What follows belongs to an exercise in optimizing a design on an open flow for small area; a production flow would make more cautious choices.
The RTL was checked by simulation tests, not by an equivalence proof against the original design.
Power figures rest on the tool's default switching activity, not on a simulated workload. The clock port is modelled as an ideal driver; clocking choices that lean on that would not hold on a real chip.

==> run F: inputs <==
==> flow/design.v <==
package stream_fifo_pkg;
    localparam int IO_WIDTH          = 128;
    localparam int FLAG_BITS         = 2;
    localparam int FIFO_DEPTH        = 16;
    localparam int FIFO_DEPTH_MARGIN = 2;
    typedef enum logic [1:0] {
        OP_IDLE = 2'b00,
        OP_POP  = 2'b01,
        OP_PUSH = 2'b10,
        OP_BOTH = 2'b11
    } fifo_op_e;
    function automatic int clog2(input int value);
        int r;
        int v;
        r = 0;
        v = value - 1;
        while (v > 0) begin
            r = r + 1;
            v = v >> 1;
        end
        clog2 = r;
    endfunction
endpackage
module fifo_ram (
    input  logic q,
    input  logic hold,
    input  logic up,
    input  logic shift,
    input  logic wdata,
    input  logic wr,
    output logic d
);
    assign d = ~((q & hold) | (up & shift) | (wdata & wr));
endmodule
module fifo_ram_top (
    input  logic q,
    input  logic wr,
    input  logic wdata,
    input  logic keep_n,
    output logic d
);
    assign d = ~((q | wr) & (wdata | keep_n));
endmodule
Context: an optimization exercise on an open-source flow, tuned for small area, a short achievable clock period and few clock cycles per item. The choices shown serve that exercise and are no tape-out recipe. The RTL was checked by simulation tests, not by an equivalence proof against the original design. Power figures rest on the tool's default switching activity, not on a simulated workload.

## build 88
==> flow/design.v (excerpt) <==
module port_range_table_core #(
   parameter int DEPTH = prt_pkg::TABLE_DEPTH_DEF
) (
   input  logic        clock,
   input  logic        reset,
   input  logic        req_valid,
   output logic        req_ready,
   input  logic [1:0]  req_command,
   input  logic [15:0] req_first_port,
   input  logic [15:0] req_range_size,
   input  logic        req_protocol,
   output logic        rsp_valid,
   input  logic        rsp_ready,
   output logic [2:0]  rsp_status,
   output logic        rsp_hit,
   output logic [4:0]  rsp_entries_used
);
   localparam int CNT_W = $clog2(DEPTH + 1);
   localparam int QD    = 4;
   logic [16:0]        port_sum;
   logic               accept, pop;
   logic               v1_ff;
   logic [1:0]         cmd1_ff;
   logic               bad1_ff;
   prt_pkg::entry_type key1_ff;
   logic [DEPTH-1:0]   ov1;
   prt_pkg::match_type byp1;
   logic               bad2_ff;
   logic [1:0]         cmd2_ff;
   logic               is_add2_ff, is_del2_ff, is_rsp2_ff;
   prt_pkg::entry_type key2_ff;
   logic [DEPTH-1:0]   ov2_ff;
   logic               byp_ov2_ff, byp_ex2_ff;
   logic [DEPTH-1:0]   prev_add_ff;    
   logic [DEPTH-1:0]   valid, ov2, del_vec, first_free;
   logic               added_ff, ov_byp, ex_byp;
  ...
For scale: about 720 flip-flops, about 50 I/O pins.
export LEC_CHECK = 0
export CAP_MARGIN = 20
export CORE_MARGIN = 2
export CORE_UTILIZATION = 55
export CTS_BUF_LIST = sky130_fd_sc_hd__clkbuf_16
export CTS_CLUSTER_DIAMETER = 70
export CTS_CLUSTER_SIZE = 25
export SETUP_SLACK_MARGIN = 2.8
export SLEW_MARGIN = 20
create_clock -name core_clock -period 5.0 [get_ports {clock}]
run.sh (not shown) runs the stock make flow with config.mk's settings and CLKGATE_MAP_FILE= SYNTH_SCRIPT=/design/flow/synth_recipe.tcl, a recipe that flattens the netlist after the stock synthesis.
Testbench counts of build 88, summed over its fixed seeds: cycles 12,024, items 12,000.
+--
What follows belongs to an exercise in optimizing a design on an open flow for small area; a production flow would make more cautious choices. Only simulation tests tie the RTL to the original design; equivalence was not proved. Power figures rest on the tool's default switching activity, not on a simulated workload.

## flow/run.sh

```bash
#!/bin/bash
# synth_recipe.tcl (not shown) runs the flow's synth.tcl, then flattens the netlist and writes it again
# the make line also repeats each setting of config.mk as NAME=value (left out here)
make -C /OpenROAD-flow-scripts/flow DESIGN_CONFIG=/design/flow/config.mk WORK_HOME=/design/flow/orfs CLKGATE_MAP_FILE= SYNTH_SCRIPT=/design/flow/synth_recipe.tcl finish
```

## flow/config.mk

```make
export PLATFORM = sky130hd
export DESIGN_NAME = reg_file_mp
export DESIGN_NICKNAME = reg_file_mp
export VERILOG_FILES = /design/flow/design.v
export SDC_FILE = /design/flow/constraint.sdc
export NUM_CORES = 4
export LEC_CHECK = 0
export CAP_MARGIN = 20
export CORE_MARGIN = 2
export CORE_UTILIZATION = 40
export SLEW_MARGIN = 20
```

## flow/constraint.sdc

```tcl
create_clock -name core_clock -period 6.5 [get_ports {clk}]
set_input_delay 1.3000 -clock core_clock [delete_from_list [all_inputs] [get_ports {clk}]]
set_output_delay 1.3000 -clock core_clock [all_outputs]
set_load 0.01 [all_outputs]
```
+--
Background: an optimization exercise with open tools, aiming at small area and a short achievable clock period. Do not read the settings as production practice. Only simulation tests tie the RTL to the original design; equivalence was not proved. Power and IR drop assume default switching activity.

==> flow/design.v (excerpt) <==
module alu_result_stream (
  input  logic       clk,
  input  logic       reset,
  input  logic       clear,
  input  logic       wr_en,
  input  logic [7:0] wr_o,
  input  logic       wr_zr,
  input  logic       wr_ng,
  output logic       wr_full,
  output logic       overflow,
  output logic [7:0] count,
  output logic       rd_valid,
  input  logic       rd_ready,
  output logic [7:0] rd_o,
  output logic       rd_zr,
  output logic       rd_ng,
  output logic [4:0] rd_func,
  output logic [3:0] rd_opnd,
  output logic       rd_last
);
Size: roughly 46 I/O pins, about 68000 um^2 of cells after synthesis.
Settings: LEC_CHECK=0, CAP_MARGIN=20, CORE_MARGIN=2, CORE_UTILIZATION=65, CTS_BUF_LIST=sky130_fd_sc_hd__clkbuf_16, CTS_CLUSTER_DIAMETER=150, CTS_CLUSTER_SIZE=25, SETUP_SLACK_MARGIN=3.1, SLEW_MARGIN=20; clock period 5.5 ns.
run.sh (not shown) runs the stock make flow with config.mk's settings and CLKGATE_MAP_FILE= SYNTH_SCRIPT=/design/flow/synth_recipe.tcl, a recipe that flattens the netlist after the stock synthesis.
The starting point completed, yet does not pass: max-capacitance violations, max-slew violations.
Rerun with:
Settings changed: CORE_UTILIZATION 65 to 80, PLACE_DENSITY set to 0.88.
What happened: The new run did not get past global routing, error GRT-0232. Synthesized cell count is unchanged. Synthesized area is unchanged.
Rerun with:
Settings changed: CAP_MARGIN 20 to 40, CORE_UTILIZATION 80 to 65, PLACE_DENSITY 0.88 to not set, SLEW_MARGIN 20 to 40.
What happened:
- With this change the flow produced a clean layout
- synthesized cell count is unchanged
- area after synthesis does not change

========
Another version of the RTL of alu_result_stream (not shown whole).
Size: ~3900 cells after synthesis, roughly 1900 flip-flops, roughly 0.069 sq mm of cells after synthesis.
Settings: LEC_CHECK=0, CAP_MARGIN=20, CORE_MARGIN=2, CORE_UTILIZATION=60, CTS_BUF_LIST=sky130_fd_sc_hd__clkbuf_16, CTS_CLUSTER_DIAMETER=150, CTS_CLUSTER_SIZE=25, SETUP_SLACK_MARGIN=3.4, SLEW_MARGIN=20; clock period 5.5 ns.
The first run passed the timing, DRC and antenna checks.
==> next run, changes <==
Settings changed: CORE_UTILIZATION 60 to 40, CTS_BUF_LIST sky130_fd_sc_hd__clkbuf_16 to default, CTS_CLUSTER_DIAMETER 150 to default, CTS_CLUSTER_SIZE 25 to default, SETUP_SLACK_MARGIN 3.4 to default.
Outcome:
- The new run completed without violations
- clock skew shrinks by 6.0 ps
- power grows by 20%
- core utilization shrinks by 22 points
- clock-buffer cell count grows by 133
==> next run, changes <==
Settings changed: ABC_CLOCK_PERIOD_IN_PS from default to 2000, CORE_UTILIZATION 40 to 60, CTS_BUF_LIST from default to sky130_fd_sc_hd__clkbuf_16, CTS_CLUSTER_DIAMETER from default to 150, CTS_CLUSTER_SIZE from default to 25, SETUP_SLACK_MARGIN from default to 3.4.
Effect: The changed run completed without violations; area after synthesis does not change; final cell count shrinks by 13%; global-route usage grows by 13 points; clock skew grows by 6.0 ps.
+--
What is being asked :: Where the string "cautious" appears in a line of the listing, copy that line.

Solution below ::
What follows belongs to an exercise in optimizing a design on an open flow for small area; a production flow would make more cautious choices.
What follows belongs to an exercise in optimizing a design on an open flow for small area; a production flow would make more cautious choices. Only simulation tests tie the RTL to the original design; equivalence was not proved. Power figures rest on the tool's default switching activity, not on a simulated workload.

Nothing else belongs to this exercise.